# Neon Green Grass Blades...



## sars4619 (Jun 30, 2019)

Hi - Newbie here & in need of advice - how to resolve bright green grass!

I recently got my front lawn hydroseeded & it grew in beautifully since May just outside of Boston, MA. (KBG, Rye, Fescue)
About 2 weeks ago I notice a new brighter green growth in 2 rather large spots. 
Is this nutsedge? 
Or what could it be.
Appreciate your insight and expertise!


----------



## Cincinnati guy (Mar 6, 2018)

Nutsedge maybe?


----------



## Kmartel (Feb 12, 2019)

Hard to tell much of anything from this pictures. Remember sedges have edges, pick a plant and roll it between your fingers. Should feel triangular.

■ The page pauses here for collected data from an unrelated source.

==> config.mk <==
export PLATFORM = sky130hd
export DESIGN_NAME = ab_boot_slot_selector_unit
export DESIGN_NICKNAME = d
export VERILOG_FILES = /design/src/rtl/abss_pkg.sv /design/src/rtl/abss_seq.sv /design/src/rtl/ab_boot_slot_selector_unit.sv
export VERILOG_INCLUDE_DIRS = /design/src /design/src/rtl
export SDC_FILE = /design/constraint.sdc
export NUM_CORES = 1
export LEC_CHECK = 0
export BUFFER_PORTS_ARGS = -buffer_cell sky130_fd_sc_hd__buf_2
export CAP_MARGIN = 40
export CORE_MARGIN = 2
export CORE_UTILIZATION = 55
export CTS_BUF_LIST = sky130_fd_sc_hd__clkbuf_2
export CTS_CLUSTER_SIZE = 16
export DETAILED_ROUTE_END_ITERATION = 10
export PLACE_DENSITY_LB_ADDON = 0.2
export SYNTH_ARGS = -nofsm -noshare
export SYNTH_HDL_FRONTEND = slang
export SYNTH_SLANG_ARGS = --single-unit
==> constraint.sdc <==
create_clock -name clk_i -period 2.6 [get_ports clk_i]
set_clock_uncertainty 0.05 [all_clocks]
set_input_delay 0.13 -clock clk_i [delete_from_list [all_inputs] [get_ports clk_i]]
set_output_delay 0.13 -clock clk_i [all_outputs]
set_load 0.01 [all_outputs]
==> src/rtl/ab_boot_slot_selector_unit_defines.svh <==
// assertion macros for the boot slot selector
`ifndef AB_BOOT_SLOT_SELECTOR_UNIT_DEFINES_SVH
`define AB_BOOT_SLOT_SELECTOR_UNIT_DEFINES_SVH

`ifndef NO_ASSERTIONS
// checked on every clock edge outside reset
`define ABSS_ASSERT(lbl, prop, msg) \
  lbl: assert property (@(posedge clk_i) disable iff (!rst_ni) prop) else $error(msg);
// checked on every clock edge, reset included
`define ABSS_ASSERT_ALWAYS(lbl, prop, msg) \
  lbl: assert property (@(posedge clk_i) prop) else $error(msg);
`else
`define ABSS_ASSERT(lbl, prop, msg)
`define ABSS_ASSERT_ALWAYS(lbl, prop, msg)
`endif

`endif

==> src/rtl/abss_pkg.sv <==
package abss_pkg;

  // operation codes
  localparam logic [1:0] OP_ACTIVATE   = 2'd0;
  localparam logic [1:0] OP_FIND_BOOT  = 2'd1;
  localparam logic [1:0] OP_GET_ACTIVE = 2'd2;
  localparam logic [1:0] OP_MARK_OK    = 2'd3;

  // result status codes
  localparam logic [1:0] ST_OK       = 2'd0;
  localparam logic [1:0] ST_BAD_SLOT = 2'd1;
  localparam logic [1:0] ST_NO_TABLE = 2'd2;
  localparam logic [1:0] ST_NONE     = 2'd3;

  // record constants
  localparam logic [3:0] PRI_TOP    = 4'd15;
  localparam logic [3:0] PRI_SECOND = 4'd14;
  localparam logic [2:0] TRIES_MAX  = 3'd7;

  // datapath actions, one per microcode step
  typedef enum logic [3:0] {
    ACT_SET_CHK,
    ACT_SET_LOOP,
    ACT_SET_END,
    ACT_FIND_CHK,
    ACT_FIND_SCAN,
    ACT_FIND_CHKF,
    ACT_FIND_UPD,
    ACT_FIND_END,
    ACT_GET_SCAN,
    ACT_GET_END,
    ACT_MARK
  } act_e;

  // microcode addresses
  localparam logic [3:0] UA_SET_CHK   = 4'd0;
  localparam logic [3:0] UA_SET_LOOP  = 4'd1;
  localparam logic [3:0] UA_SET_END   = 4'd2;
  localparam logic [3:0] UA_FIND_CHK  = 4'd3;
  localparam logic [3:0] UA_FIND_SCAN = 4'd4;
  localparam logic [3:0] UA_FIND_CHKF = 4'd5;
  localparam logic [3:0] UA_FIND_UPD  = 4'd6;
  localparam logic [3:0] UA_FIND_END  = 4'd7;
  localparam logic [3:0] UA_GET_SCAN  = 4'd8;
  localparam logic [3:0] UA_GET_END   = 4'd9;
  localparam logic [3:0] UA_MARK      = 4'd10;

  // one control word: action, repeat over all slots, last step of the program
  typedef struct packed {
    act_e act;
    logic loop;
    logic fin;
  } uword_t;

  // control from sequencer to datapath
  typedef struct packed {
    act_e act;
    logic run;
    logic fin;
  } ctrl_t;

  function automatic uword_t ucode_rom(input logic [3:0] addr);
    uword_t w;
    unique case (addr)
      UA_SET_CHK:   w = '{act: ACT_SET_CHK,   loop: 1'b0, fin: 1'b0};
      UA_SET_LOOP:  w = '{act: ACT_SET_LOOP,  loop: 1'b1, fin: 1'b0};
      UA_SET_END:   w = '{act: ACT_SET_END,   loop: 1'b0, fin: 1'b1};
      UA_FIND_CHK:  w = '{act: ACT_FIND_CHK,  loop: 1'b0, fin: 1'b0};
      UA_FIND_SCAN: w = '{act: ACT_FIND_SCAN, loop: 1'b1, fin: 1'b0};
      UA_FIND_CHKF: w = '{act: ACT_FIND_CHKF, loop: 1'b0, fin: 1'b0};
      UA_FIND_UPD:  w = '{act: ACT_FIND_UPD,  loop: 1'b1, fin: 1'b0};
      UA_FIND_END:  w = '{act: ACT_FIND_END,  loop: 1'b0, fin: 1'b1};
      UA_GET_SCAN:  w = '{act: ACT_GET_SCAN,  loop: 1'b1, fin: 1'b0};
      UA_GET_END:   w = '{act: ACT_GET_END,   loop: 1'b0, fin: 1'b1};
      UA_MARK:      w = '{act: ACT_MARK,      loop: 1'b0, fin: 1'b1};
      default:      w = '{act: ACT_MARK,      loop: 1'b0, fin: 1'b1};
    endcase
    return w;
  endfunction

  function automatic logic [3:0] ucode_entry(input logic [1:0] op);
    logic [3:0] a;
    unique case (op)
      OP_ACTIVATE:   a = UA_SET_CHK;
      OP_FIND_BOOT:  a = UA_FIND_CHK;
      OP_GET_ACTIVE: a = UA_GET_SCAN;
      OP_MARK_OK:    a = UA_MARK;
      default:       a = UA_MARK;
    endcase
    return a;
  endfunction

endpackage

==> src/rtl/abss_seq.sv <==
module abss_seq #(
  parameter int SLOT_COUNT = 2
) (
  input  logic                          clk_i,
  input  logic                          rst_ni,
  input  logic                          start_i,
  input  logic [1:0]                    op_i,
  input  logic                          hold_i,
  input  logic                          fail_i,
  output abss_pkg::ctrl_t               ctrl_o,
  output logic [$clog2(SLOT_COUNT)-1:0] ptr_o,
  output logic                          busy_o
);

  localparam int PtrW = $clog2(SLOT_COUNT);
  localparam logic [PtrW-1:0] PtrLast = PtrW'(SLOT_COUNT - 1);

  logic [3:0]      upc_q, upc_d;
  logic [PtrW-1:0] ptr_q, ptr_d;
  logic            busy_q, busy_d;
  abss_pkg::uword_t word;
  logic            ends;
  logic            run;

  // current control word
  assign word = abss_pkg::ucode_rom(upc_q);
  assign ends = fail_i || word.fin;
  assign run  = busy_q && !(ends && hold_i);

  assign ctrl_o = '{act: word.act, run: run, fin: word.fin};
  assign ptr_o  = ptr_q;
  assign busy_o = busy_q;

  // step counter and slot pointer
  always_comb begin
    upc_d  = upc_q;
    ptr_d  = ptr_q;
    busy_d = busy_q;
    if (start_i) begin
      busy_d = 1'b1;
      upc_d  = abss_pkg::ucode_entry(op_i);
      ptr_d  = '0;
    end else if (run) begin
      if (ends) begin
        busy_d = 1'b0;
      end else if (word.loop && ptr_q != PtrLast) begin
        ptr_d = ptr_q + 1'b1;
      end else begin
        upc_d = upc_q + 4'd1;
        ptr_d = '0;
      end
    end
  end

  always_ff @(posedge clk_i or negedge rst_ni) begin
    if (!rst_ni) begin
      upc_q  <= abss_pkg::UA_SET_CHK;
      ptr_q  <= '0;
      busy_q <= 1'b0;
    end else begin
      upc_q  <= upc_d;
      ptr_q  <= ptr_d;
      busy_q <= busy_d;
    end
  end

endmodule

==> src/rtl/ab_boot_slot_selector_unit.sv <==
// channel  direction  handshake                 payload
// in       input      in_valid_i / in_stall_o   operation_i, slot_index_i, signature_ok_i
// out      output     out_valid_o / out_stall_i status_o, chosen_slot_o
//
// one command at a time, one slot record per cycle; reset clears every record at once
// activate checks the slot, writes every record and sets the table valid; find_boot checks the table,
// scans every record, checks the pick and updates the records; get_active scans every record
// a failed check ends the program early with bad slot, no table or no pick
// a new command is taken while the last result still waits
// a program stalls on its final step until the output register is free
`include "ab_boot_slot_selector_unit_defines.svh"

module ab_boot_slot_selector_unit #(
  parameter int SLOT_COUNT = 2
) (
  input  logic       clk_i,
  input  logic       rst_ni,
  input  logic       in_valid_i,
  output logic       in_stall_o,
  input  logic [1:0] operation_i,
  input  logic [2:0] slot_index_i,
  input  logic [7:0] signature_ok_i,
  output logic       out_valid_o,
  input  logic       out_stall_i,
  output logic [1:0] status_o,
  output logic [2:0] chosen_slot_o
);

  localparam int PtrW = $clog2(SLOT_COUNT);

  // slot table
  logic                  tv_q;
  logic [SLOT_COUNT-1:0] boot_q;
  logic [SLOT_COUNT-1:0] succ_q;
  logic [3:0]            pri_q   [SLOT_COUNT];
  logic [2:0]            tries_q [SLOT_COUNT];

  // command and search registers
  logic [2:0]            slot_q;
  logic [SLOT_COUNT-1:0] sig_q;
  logic                  found_q, found_d;
  logic [PtrW-1:0]       best_q, best_d;
  logic [3:0]            best_pri_q, best_pri_d;

  // result register
  logic       out_valid_q;
  logic [1:0] status_q, status_d;
  logic [2:0] chosen_q, chosen_d;

  abss_pkg::ctrl_t ctrl;
  logic [PtrW-1:0] ptr;
  logic            busy;
  logic            hold;
  logic            in_xfer;
  logic            out_xfer;
  logic            fail;
  logic [1:0]      fail_status;
  logic            res_load;

  // record at the pointer
  logic       cur_boot;
  logic       cur_succ;
  logic [3:0] cur_pri;
  logic [2:0] cur_tries;
  logic       slot_ok;
  logic       ptr_is_slot;
  logic       qual;

  // table writes
  logic            tv_set;
  logic [PtrW-1:0] w_idx;
  logic            boot_we, succ_we, pri_we, tries_we;
  logic            boot_wd, succ_wd;
  logic [3:0]      pri_wd;
  logic [2:0]      tries_wd;

  assign in_stall_o = busy;
  assign in_xfer    = in_valid_i && !in_stall_o;
  assign out_xfer   = out_valid_q && !out_stall_i;
  assign hold       = out_valid_q && out_stall_i;

  abss_seq #(
    .SLOT_COUNT(SLOT_COUNT)
  ) u_seq (
    .clk_i  (clk_i),
    .rst_ni (rst_ni),
    .start_i(in_xfer),
    .op_i   (operation_i),
    .hold_i (hold),
    .fail_i (fail),
    .ctrl_o (ctrl),
    .ptr_o  (ptr),
    .busy_o (busy)
  );

  // record read and per-slot tests
  assign cur_boot    = boot_q[ptr];
  assign cur_succ    = succ_q[ptr];
  assign cur_pri     = pri_q[ptr];
  assign cur_tries   = tries_q[ptr];
  assign slot_ok     = {1'b0, slot_q} < 4'(SLOT_COUNT);
  assign ptr_is_slot = 3'(ptr) == slot_q;
  assign qual        = (cur_pri != 4'd0) &&
                       (cur_succ || (cur_tries != 3'd0 && sig_q[ptr]));

  // early exits
  always_comb begin
    fail        = 1'b0;
    fail_status = abss_pkg::ST_OK;
    unique case (ctrl.act)
      abss_pkg::ACT_SET_CHK: begin
        fail        = !slot_ok;
        fail_status = abss_pkg::ST_BAD_SLOT;
      end
      abss_pkg::ACT_FIND_CHK: begin
        fail        = !tv_q;
        fail_status = abss_pkg::ST_NO_TABLE;
      end
      abss_pkg::ACT_FIND_CHKF, abss_pkg::ACT_GET_END: begin
        fail        = !found_q;
        fail_status = abss_pkg::ST_NONE;
      end
      abss_pkg::ACT_MARK: begin
        fail        = !slot_ok || !tv_q;
        fail_status = !slot_ok ? abss_pkg::ST_BAD_SLOT : abss_pkg::ST_NO_TABLE;
      end
      default: begin
        fail        = 1'b0;
        fail_status = abss_pkg::ST_OK;
      end
    endcase
  end

  // search state and table updates per step
  always_comb begin
    found_d    = found_q;
    best_d     = best_q;
    best_pri_d = best_pri_q;
    tv_set     = 1'b0;
    w_idx      = ptr;
    boot_we    = 1'b0;
    succ_we    = 1'b0;
    pri_we     = 1'b0;
    tries_we   = 1'b0;
    boot_wd    = 1'b0;
    succ_wd    = 1'b0;
    pri_wd     = 4'd0;
    tries_wd   = 3'd0;
    if (in_xfer) begin
      found_d = 1'b0;
    end else if (ctrl.run) begin
      unique case (ctrl.act)
        abss_pkg::ACT_SET_LOOP: begin
          if (ptr_is_slot) begin
            {boot_we, succ_we, pri_we, tries_we} = 4'b1111;
            boot_wd  = 1'b1;
            pri_wd   = abss_pkg::PRI_TOP;
            tries_wd = abss_pkg::TRIES_MAX;
          end else if (!tv_q) begin
            {boot_we, succ_we, pri_we, tries_we} = 4'b1111;
          end else if (cur_pri == abss_pkg::PRI_TOP) begin
            pri_we = 1'b1;
            pri_wd = abss_pkg::PRI_SECOND;
          end
        end
        abss_pkg::ACT_SET_END: begin
          tv_set = 1'b1;
        end
        abss_pkg::ACT_FIND_SCAN: begin
          // ascending scan with >= keeps ties on the higher index
          if (qual && (!found_q || cur_pri >= best_pri_q)) begin
            found_d    = 1'b1;
            best_d     = ptr;
            best_pri_d = cur_pri;
          end
        end
        abss_pkg::ACT_FIND_UPD: begin
          // slots ranked ahead of the pick all failed: zero their priority
          if (ptr == best_q) begin
            if (!cur_succ) begin
              tries_we = 1'b1;
              tries_wd = cur_tries - 3'd1;
            end
          end else if ({cur_pri, ptr} > {best_pri_q, best_q}) begin
            pri_we = 1'b1;
            pri_wd = 4'd0;
          end
        end
        abss_pkg::ACT_GET_SCAN: begin
          if (!found_q && cur_boot && cur_pri == abss_pkg::PRI_TOP) begin
            found_d = 1'b1;
            best_d  = ptr;
          end
        end
        abss_pkg::ACT_MARK: begin
          if (!fail) begin
            w_idx   = slot_q[PtrW-1:0];
            succ_we = 1'b1;
            succ_wd = 1'b1;
          end
        end
        default: begin
        end
      endcase
    end
  end

  // result of the program
  assign res_load = ctrl.run && (fail || ctrl.fin);

  always_comb begin
    status_d = abss_pkg::ST_OK;
    chosen_d = 3'd0;
    if (fail) begin
      status_d = fail_status;
    end else if (ctrl.act == abss_pkg::ACT_SET_END || ctrl.act == abss_pkg::ACT_MARK) begin
      chosen_d = slot_q;
    end else begin
      chosen_d = 3'(best_q);
    end
  end

  // slot table registers
  always_ff @(posedge clk_i or negedge rst_ni) begin
    if (!rst_ni) begin
      tv_q   <= 1'b0;
      boot_q <= '0;
      succ_q <= '0;
      for (int i = 0; i < SLOT_COUNT; i++) begin
        pri_q[i]   <= 4'd0;
        tries_q[i] <= 3'd0;
      end
    end else begin
      if (tv_set) begin
        tv_q <= 1'b1;
      end
      if (boot_we) begin
        boot_q[w_idx] <= boot_wd;
      end
      if (succ_we) begin
        succ_q[w_idx] <= succ_wd;
      end
      if (pri_we) begin
        pri_q[w_idx] <= pri_wd;
      end
      if (tries_we) begin
        tries_q[w_idx] <= tries_wd;
      end
    end
  end

  // command capture and search registers
  always_ff @(posedge clk_i) begin
    if (in_xfer) begin
      slot_q <= slot_index_i;
      sig_q  <= signature_ok_i[SLOT_COUNT-1:0];
    end
    best_q     <= best_d;
    best_pri_q <= best_pri_d;
    if (res_load) begin
      status_q <= status_d;
      chosen_q <= chosen_d;
    end
  end

  always_ff @(posedge clk_i or negedge rst_ni) begin
    if (!rst_ni) begin
      found_q     <= 1'b0;
      out_valid_q <= 1'b0;
    end else begin
      found_q <= found_d;
      if (res_load) begin
        out_valid_q <= 1'b1;
      end else if (out_xfer) begin
        out_valid_q <= 1'b0;
      end
    end
  end

  assign out_valid_o   = out_valid_q;
  assign status_o      = status_q;
  assign chosen_slot_o = chosen_q;

  // checks
  `ABSS_ASSERT(a_result_from_program, $rose(out_valid_q) |-> $past(busy), "result without a command")
  `ABSS_ASSERT(a_idle_after_result, res_load |=> !busy, "sequencer still busy after result")
  `ABSS_ASSERT(a_table_stays_valid, $past(tv_q) |-> tv_q, "table valid flag dropped")
  `ABSS_ASSERT(a_no_load_while_held, res_load |-> !hold, "result overwritten while stalled")
  `ABSS_ASSERT_ALWAYS(a_fail_zero_slot, (res_load && fail) |-> (chosen_d == 3'd0), "failed result names a slot")

endmodule
== Word-level counts from Yosys, hierarchy flattened ==
Memory sizes are Yosys's and may differ from the RTL's.
Cells that the tools add are included.

* Input port bits: 17
* Output and inout bits: 7
* ROM bits: 96
* Memories kept: 1
* Logic and storage cells: 196
* Bits in registers: 42

* Bitwise gates (word level): 5
* Multiplexer cells: 96
* Reduce and logical (&&, ||, !) cells: 42
* $add $sub $neg: 3
* $lt $le $gt $ge: 9
* Equality and inequality tests: 21

{| class="wikitable"
|+ Memories
! name !! depth !! width !! read ports !! clocked after Yosys merged registers in !! wr ports !! line !! text
|-
| (no name shown) || 16 || 6 || 1 || 0 || 0 || abss_pkg.sv:64 || <nowiki>unique case (addr)</nowiki>
|}

{| class="wikitable"
|+ Operator list
! operator !! number
|-
| 2-to-1 mux 1 bit || 56
|-
| 2-to-1 mux 4 bit || 14
|-
| 2-to-1 mux 3 bit || 9
|-
| equality test 4 bit (second input constant) || 4
|-
| case mux 4 bit (4 select lines) || 1
|-
| logical AND 1 bit || 14
|-
| equality test 4 x 3 -> 1 bit (second input constant) || 3
|-
| case mux 1 bit (2 select lines) || 5
|-
| bitwise mux 8 bit || 1
|-
| equality test 4 x 2 -> 1 bit (second input constant) || 2
|-
| inequality test 2 bit (second input constant) || 4
|-
| case mux 2 bit (4 select lines) || 1
|-
| AND reduction 4 bit || 2
|-
| nonzero test 2 bit || 4
|-
| bitwise mux 6 bit || 1
|-
| logical NOT 1 bit || 6
|-
| inequality test 3 bit (second input constant) || 2
|-
| case mux 3 bit (2 select lines) || 1
|-
| nonzero test 3 bit || 2
|-
| > comparator 5 bit || 1
|-
| logical OR 1 bit || 5
|-
| AND reduction 5 bit || 1
|-
| adder 4 x 1 -> 4 bit (second input constant) || 1
|-
| bitwise mux 2 bit || 2
|-
| other kinds (26) || 34
|}

== Longest topological paths before layout ==
Gate-level depths: netlist of run 1.

* Word-level depth: 16
* Depth in mapped cells: 11
* Mapped depth without buffers: 10

== Cells and area by module ==
Synthesis of run 1 repeated with hierarchy kept, for this count alone.

* Cell total of the unflattened synthesis: 227
* Area total of the unflattened synthesis: 2457.4 um^2

{| class="wikitable"
|+ Modules (own cells, without submodules)
! module !! area an instance (um^2) !! cells an instance !! times used
|-
| ab_boot_slot_selector_unit || 1918.1 || 169 || 1
|-
| abss_seq || 539.3 || 58 || 1
|}

== Worst setup path after synthesis of run 1 ==
Ideal clock, no wire load.

* Kind: register to register
* Start point: reg u_seq.upc_q[1]
* End point: reg tries_q[0] in the netlist's numbering
* Setup time: 0.128 ns
* Path slack: -0.180 ns
* Stages on the path, launching flop included: 10
* Period minus slack after synthesis: 2.780 ns
* Buffers on the path: 1
* Data arrival time: 2.603 ns
* Cell sequence: dfrtp_1 > clkbuf_1 > inv_1 > ha_1 > nand2b_1 > a311oi_2 > nor2_1 > a21o_1 > a221oi_4 > mux2_1

* Cells in the longest elaborated chain, start to end: 16
* Elaborated cells on any way between the ends: 31

{| class="wikitable"
|+ RTL lines
! element !! line !! text
|-
| from (decl) || abss_seq.sv:18 || <nowiki>logic [3:0] upc_q, upc_d;</nowiki>
|-
| from (signal assigned) || abss_seq.sv:57 || <nowiki>upc_q <= abss_pkg::UA_SET_CHK;</nowiki>
|-
| from (signal assigned) || abss_seq.sv:61 || <nowiki>upc_q <= upc_d;</nowiki>
|-
| memory read (16 x 6 bit) * || - ||
|-
| equality test 4 x 3 -> 1 bit / equality test 4 bit (equally long branches) || ab_boot_slot_selector_unit.sv:110 || <nowiki>unique case (ctrl.act)</nowiki>
|-
| OR reduction 2 bit || ab_boot_slot_selector_unit.sv:110 ||
|-
| case mux 1 bit (4 select lines) || ab_boot_slot_selector_unit.sv:110 ||
|-
| logical OR 1 bit || abss_seq.sv:27 || <nowiki>assign ends = fail_i || word.fin;</nowiki>
|-
| logical AND 1 bit || abss_seq.sv:28 || <nowiki>assign run = busy_q && !(ends && hold_i);</nowiki>
|-
| logical NOT 1 bit || abss_seq.sv:28 ||
|-
| logical AND 1 bit || abss_seq.sv:28 ||
|-
| 2-to-1 mux 1 bit || ab_boot_slot_selector_unit.sv:151 || <nowiki>end else if (ctrl.run) begin</nowiki>
|-
| 2-to-1 mux 1 bit || ab_boot_slot_selector_unit.sv:149 || <nowiki>if (in_xfer) begin</nowiki>
|-
| inverter 1 -> 2 bit (not written as such) || ab_boot_slot_selector_unit.sv:247 || <nowiki>tries_q[w_idx] <= tries_wd;</nowiki>
|-
| >= comparator 2 bit (not written as such) / less-than comparator 2 x 1 -> 1 bit (equally long branches) || ab_boot_slot_selector_unit.sv:247 ||
|-
| logical AND 1 bit (not written as such) || ab_boot_slot_selector_unit.sv:247 ||
|-
| 2-to-1 mux 3 bit (not written as such) || ab_boot_slot_selector_unit.sv:247 ||
|-
| demux 3 bit (select 1 bit) || ab_boot_slot_selector_unit.sv:247 ||
|-
| bitwise mux 6 bit || ab_boot_slot_selector_unit.sv:247 ||
|-
| to (signal, indexed assignment) || ab_boot_slot_selector_unit.sv:247 ||
|-
| to (decl) || ab_boot_slot_selector_unit.sv:36 || <nowiki>logic [2:0] tries_q [SLOT_COUNT];</nowiki>
|}

Mark *: on every way between the ends. The rest lies on a longest branch, timed or not.
A chain may end at the register's enable or synchronous reset.

== Worst setup path after layout of run 1 ==
* Start point: reg u_seq.upc_q[3]
* End point: reg tries_q[2] in the netlist's numbering

The elaborated chain is that of the path after synthesis.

Seems early for nut sedge of that maturity but I am not exact on timing.


----------



## Lpv777 (Jun 16, 2019)

Looks like nutsedge. Its popping up in my lawn now on long island.


----------



## Jdaniel611 (Aug 12, 2018)

Thats yellow nutsedge. Get Sedge Ender® RTU by Bonide. It will be gone in about five days.


----------



## Darrell_KC (Mar 20, 2019)

Agree on the nutsedge, I get it in my yard, especially in thin or areas i put soil down to start new seeding. Some 24-D should get it under control pretty quickly.


----------



## ksturfguy (Sep 25, 2018)

Darrell_KC said:


> Agree on the nutsedge, I get it in my yard, especially in thin or areas i put soil down to start new seeding. Some 24-D should get it under control pretty quickly.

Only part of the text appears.